--- START ---
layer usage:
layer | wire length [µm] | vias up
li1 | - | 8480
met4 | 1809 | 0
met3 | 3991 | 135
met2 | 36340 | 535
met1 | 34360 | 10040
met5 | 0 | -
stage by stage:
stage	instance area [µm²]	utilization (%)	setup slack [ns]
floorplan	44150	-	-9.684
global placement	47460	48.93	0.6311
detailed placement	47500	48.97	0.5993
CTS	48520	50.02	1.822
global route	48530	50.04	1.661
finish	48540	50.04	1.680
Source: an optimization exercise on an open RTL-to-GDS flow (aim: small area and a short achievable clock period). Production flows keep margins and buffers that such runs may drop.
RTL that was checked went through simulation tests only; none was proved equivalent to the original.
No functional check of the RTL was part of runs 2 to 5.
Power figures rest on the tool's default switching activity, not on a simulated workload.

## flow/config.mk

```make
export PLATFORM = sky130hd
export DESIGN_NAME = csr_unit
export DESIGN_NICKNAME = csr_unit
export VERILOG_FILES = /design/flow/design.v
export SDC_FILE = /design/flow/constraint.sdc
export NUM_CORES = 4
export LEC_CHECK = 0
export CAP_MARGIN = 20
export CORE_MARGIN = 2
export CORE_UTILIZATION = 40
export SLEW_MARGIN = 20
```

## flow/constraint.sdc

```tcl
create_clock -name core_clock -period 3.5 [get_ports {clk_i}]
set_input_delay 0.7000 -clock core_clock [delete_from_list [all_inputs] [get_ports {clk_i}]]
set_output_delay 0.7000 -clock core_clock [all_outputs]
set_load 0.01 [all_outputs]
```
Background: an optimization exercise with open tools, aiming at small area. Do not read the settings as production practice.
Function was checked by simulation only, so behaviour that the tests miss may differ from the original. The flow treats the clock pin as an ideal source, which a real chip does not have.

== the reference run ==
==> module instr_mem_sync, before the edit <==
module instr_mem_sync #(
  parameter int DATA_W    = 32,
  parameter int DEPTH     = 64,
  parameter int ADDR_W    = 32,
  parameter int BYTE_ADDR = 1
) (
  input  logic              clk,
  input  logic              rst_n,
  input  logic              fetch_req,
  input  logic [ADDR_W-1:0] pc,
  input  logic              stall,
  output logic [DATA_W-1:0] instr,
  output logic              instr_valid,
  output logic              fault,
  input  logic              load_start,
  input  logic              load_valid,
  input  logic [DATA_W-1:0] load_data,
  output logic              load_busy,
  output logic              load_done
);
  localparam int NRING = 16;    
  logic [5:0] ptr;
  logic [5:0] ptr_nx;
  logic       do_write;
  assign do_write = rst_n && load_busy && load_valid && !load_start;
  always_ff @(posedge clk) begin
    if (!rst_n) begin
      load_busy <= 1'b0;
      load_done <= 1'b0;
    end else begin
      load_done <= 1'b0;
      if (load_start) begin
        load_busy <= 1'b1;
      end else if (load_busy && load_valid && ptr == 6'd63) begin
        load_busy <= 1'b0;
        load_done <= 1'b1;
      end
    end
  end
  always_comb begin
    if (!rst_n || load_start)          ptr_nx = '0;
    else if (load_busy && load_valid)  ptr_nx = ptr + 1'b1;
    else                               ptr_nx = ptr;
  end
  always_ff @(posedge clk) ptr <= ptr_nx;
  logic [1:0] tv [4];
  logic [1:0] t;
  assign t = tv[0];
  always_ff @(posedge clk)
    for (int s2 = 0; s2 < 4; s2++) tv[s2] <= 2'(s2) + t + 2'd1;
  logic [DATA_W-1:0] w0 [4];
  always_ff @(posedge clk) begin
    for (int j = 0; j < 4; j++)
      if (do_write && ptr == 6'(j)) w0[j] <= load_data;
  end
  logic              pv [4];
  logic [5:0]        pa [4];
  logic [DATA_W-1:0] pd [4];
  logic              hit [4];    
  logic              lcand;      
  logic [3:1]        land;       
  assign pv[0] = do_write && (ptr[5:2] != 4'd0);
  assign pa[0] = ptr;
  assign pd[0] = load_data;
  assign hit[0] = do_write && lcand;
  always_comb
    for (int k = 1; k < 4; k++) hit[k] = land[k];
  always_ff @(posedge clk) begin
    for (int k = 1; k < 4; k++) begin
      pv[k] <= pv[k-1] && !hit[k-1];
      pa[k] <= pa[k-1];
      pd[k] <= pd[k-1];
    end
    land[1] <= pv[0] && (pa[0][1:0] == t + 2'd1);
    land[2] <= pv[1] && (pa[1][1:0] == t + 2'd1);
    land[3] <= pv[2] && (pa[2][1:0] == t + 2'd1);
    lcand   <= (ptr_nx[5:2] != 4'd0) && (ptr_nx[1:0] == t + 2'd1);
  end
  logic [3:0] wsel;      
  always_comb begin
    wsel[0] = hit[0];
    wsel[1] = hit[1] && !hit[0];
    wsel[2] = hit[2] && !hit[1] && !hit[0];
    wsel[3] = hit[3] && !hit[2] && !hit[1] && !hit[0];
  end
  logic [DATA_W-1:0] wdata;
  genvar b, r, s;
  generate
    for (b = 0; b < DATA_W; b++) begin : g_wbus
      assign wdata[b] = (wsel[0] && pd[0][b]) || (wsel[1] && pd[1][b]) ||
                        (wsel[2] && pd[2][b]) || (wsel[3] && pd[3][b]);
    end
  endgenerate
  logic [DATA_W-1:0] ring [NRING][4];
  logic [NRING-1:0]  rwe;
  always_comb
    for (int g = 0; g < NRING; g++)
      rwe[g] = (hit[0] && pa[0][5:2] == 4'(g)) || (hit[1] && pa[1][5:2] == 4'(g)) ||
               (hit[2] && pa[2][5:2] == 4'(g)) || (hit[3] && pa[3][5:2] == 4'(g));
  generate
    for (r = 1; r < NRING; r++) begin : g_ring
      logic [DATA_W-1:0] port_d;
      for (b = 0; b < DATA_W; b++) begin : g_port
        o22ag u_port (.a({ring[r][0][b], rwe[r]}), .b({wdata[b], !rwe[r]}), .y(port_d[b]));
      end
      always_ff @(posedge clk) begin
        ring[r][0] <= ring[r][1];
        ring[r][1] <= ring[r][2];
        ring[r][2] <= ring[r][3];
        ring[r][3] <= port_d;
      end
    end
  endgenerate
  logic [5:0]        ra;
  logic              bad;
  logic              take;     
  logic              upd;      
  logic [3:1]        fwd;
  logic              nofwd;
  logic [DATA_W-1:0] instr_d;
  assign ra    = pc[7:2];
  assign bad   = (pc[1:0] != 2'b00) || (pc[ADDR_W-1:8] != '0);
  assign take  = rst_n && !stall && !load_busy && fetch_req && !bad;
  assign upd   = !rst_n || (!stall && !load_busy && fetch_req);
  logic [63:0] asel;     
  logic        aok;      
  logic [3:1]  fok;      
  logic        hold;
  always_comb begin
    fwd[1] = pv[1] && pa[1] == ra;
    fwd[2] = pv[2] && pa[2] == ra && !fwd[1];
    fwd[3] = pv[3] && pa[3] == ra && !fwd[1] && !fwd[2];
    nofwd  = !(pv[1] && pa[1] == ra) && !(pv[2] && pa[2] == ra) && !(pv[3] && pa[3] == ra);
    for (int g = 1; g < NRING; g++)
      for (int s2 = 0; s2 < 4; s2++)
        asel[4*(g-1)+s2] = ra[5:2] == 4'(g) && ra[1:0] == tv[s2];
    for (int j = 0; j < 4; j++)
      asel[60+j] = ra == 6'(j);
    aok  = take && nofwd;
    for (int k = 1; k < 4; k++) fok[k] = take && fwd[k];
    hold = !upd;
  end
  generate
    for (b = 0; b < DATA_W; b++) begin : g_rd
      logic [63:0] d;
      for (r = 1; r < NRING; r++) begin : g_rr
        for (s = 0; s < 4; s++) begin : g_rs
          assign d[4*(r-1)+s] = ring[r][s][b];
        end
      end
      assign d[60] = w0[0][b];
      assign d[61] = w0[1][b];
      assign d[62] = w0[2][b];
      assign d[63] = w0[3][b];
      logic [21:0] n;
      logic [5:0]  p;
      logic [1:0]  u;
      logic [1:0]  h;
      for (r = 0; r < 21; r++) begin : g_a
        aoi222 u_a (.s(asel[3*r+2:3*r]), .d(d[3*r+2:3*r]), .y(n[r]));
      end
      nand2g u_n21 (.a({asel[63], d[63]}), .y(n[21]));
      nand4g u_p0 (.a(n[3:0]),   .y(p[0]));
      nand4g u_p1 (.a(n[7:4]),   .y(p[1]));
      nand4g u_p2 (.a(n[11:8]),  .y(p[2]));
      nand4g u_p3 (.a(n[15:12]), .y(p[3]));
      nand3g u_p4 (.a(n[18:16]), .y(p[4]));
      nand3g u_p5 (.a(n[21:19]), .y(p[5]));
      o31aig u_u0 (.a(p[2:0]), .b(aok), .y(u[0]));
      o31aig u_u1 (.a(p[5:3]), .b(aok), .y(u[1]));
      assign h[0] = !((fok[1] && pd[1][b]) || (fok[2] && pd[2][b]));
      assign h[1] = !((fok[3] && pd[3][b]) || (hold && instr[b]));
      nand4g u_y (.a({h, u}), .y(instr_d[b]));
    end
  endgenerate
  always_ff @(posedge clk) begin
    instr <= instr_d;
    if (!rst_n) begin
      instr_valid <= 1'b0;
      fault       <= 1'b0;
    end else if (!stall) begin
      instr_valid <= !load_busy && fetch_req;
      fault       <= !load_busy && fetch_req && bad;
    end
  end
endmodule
--- END ---
--- START ---
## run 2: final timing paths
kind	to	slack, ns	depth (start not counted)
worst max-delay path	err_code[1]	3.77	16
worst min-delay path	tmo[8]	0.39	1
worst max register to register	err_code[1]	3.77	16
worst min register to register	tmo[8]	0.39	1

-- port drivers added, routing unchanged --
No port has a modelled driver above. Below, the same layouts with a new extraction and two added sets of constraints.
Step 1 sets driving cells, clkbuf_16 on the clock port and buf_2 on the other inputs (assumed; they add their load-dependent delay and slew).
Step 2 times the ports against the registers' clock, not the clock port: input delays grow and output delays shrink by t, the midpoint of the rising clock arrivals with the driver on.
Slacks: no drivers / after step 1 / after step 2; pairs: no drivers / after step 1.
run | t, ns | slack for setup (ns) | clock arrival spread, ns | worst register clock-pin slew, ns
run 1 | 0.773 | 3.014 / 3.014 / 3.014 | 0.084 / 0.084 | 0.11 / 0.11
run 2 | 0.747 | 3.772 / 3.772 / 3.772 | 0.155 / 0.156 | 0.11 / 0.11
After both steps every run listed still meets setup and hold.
--- END ---
--- START ---
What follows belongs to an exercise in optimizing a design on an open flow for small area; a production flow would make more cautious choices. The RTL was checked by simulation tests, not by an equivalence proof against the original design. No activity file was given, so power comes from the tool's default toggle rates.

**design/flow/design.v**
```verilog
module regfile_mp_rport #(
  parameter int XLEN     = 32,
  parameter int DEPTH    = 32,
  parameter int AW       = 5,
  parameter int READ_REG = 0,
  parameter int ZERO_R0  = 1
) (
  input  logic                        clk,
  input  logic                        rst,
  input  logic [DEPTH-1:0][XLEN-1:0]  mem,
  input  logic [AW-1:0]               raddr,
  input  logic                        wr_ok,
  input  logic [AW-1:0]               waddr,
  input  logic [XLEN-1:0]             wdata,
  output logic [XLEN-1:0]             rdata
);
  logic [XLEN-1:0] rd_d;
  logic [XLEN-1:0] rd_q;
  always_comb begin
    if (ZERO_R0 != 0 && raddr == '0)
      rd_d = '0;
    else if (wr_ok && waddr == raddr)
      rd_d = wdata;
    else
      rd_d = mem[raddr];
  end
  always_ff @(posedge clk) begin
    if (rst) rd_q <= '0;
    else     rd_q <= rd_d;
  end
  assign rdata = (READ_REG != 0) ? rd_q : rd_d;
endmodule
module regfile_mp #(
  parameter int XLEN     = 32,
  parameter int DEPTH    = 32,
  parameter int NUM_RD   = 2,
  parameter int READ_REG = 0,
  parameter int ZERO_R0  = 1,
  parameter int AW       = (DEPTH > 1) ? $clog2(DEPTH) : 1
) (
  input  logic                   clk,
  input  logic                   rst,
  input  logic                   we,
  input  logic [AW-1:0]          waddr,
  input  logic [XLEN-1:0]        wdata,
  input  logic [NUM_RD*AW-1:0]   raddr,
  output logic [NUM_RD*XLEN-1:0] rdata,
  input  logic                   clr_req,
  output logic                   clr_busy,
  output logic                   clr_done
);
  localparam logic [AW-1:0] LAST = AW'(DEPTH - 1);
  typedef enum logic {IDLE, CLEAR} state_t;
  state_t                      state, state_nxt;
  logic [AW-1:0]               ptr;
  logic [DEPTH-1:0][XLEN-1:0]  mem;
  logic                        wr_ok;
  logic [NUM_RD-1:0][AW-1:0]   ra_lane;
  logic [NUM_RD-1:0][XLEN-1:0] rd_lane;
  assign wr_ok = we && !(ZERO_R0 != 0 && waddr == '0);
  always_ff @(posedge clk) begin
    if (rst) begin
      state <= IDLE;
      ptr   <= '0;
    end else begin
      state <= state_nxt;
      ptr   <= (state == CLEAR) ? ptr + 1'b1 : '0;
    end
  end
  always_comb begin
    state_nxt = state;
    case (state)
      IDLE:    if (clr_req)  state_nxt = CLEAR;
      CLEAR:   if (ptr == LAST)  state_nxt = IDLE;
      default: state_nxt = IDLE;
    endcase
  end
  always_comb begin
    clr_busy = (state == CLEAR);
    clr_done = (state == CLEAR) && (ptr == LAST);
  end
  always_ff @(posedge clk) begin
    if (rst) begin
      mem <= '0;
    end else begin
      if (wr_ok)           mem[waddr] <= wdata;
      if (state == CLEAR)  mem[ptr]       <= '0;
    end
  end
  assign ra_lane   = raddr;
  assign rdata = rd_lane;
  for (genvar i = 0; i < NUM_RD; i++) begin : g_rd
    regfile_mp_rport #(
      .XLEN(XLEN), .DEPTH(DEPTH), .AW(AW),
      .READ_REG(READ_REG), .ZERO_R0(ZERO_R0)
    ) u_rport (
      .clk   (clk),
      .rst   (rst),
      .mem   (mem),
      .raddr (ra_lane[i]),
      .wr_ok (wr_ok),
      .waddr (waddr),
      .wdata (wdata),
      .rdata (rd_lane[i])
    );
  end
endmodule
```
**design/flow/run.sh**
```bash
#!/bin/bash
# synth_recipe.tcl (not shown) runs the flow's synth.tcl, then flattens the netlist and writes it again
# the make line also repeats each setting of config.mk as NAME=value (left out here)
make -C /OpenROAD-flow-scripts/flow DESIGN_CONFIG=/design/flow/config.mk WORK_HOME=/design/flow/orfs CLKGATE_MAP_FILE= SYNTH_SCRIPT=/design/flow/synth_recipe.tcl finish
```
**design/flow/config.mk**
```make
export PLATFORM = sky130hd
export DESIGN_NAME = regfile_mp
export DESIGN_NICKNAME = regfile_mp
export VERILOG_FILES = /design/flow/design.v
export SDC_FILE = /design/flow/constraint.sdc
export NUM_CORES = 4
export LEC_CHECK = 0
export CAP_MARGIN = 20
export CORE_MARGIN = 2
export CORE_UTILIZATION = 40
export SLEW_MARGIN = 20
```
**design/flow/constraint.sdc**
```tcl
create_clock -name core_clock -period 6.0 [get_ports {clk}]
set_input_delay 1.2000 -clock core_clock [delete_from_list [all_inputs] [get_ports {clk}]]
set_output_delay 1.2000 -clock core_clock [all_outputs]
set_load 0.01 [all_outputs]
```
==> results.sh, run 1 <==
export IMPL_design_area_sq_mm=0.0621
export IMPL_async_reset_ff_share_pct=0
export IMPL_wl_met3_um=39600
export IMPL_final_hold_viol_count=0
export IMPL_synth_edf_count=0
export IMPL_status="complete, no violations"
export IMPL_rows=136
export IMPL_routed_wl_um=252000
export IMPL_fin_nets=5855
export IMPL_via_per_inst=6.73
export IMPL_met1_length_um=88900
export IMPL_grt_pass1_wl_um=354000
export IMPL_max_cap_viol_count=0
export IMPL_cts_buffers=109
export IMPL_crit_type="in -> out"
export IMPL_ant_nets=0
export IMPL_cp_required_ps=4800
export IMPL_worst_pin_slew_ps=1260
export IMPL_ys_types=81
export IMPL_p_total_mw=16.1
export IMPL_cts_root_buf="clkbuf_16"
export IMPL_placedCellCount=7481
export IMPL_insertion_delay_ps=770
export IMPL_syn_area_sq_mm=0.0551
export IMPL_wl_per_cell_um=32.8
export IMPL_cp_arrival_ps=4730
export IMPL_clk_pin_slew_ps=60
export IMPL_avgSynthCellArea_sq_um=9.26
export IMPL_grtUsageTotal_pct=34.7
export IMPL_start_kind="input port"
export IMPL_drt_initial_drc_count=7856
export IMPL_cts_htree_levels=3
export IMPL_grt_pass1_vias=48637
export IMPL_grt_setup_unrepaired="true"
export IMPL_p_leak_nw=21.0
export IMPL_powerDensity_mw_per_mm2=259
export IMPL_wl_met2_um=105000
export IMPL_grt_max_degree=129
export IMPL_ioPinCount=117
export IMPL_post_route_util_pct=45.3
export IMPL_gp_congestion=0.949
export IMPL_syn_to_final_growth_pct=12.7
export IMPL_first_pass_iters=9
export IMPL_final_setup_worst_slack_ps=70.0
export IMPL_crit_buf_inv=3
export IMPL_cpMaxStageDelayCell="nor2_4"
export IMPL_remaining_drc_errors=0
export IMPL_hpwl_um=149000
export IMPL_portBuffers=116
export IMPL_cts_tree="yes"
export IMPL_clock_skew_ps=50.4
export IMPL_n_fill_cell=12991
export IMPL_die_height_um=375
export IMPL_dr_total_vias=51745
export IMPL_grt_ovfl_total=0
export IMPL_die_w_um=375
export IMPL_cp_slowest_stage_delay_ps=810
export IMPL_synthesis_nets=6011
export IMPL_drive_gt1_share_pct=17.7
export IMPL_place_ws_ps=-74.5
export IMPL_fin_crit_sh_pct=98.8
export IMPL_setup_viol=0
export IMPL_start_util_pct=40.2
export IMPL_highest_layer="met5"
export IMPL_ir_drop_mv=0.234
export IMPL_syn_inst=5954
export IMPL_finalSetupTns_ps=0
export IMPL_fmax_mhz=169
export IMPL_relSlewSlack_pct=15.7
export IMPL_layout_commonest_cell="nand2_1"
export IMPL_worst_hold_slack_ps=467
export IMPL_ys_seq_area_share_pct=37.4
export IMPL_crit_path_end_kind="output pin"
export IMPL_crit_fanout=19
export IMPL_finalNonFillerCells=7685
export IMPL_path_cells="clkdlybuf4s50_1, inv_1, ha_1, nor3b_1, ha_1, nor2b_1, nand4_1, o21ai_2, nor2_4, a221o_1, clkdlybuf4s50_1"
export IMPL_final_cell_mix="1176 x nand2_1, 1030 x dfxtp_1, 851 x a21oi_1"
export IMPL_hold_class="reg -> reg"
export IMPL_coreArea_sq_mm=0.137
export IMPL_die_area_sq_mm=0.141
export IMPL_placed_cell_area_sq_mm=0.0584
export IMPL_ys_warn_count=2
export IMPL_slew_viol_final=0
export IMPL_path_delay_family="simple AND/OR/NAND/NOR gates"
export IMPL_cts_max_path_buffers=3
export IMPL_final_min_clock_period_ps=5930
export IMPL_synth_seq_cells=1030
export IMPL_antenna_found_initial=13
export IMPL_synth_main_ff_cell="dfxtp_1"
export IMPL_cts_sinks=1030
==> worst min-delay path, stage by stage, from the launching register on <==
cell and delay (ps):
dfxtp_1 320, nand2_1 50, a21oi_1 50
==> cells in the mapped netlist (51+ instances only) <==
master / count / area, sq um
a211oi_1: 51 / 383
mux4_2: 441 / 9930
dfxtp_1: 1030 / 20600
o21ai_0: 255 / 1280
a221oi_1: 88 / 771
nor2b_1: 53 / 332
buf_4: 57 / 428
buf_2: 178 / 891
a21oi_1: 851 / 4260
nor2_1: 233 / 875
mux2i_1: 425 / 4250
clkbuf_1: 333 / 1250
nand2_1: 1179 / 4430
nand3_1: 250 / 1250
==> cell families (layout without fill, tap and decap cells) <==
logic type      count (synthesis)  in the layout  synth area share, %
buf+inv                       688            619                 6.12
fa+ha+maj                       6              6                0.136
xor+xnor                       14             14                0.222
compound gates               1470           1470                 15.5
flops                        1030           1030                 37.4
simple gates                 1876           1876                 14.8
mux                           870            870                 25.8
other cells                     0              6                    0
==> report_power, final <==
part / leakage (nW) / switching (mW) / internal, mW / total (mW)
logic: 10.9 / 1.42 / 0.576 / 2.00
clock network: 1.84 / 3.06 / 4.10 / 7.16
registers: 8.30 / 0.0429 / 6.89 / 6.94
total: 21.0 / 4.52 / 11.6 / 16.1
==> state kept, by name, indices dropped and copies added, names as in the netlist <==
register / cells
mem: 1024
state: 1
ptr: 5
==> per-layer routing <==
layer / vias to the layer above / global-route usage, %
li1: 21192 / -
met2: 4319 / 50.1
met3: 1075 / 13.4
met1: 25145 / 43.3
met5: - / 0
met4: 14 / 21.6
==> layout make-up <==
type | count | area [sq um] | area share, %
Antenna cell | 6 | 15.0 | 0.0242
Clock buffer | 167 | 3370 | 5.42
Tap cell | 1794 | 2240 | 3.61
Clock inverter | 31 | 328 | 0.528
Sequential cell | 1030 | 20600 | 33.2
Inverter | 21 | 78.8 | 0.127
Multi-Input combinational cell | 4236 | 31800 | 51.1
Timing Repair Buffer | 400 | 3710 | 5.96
--- END ---
- What you will do: Out of the material above, output word for word the line with "worst max register", the line with "Slacks: no drivers", and all lines between them, with nothing else.

- Reply:
worst max register to register	err_code[1]	3.77	16
worst min register to register	tmo[8]	0.39	1

-- port drivers added, routing unchanged --
No port has a modelled driver above. Below, the same layouts with a new extraction and two added sets of constraints.
Step 1 sets driving cells, clkbuf_16 on the clock port and buf_2 on the other inputs (assumed; they add their load-dependent delay and slew).
Step 2 times the ports against the registers' clock, not the clock port: input delays grow and output delays shrink by t, the midpoint of the rising clock arrivals with the driver on.
Slacks: no drivers / after step 1 / after step 2; pairs: no drivers / after step 1.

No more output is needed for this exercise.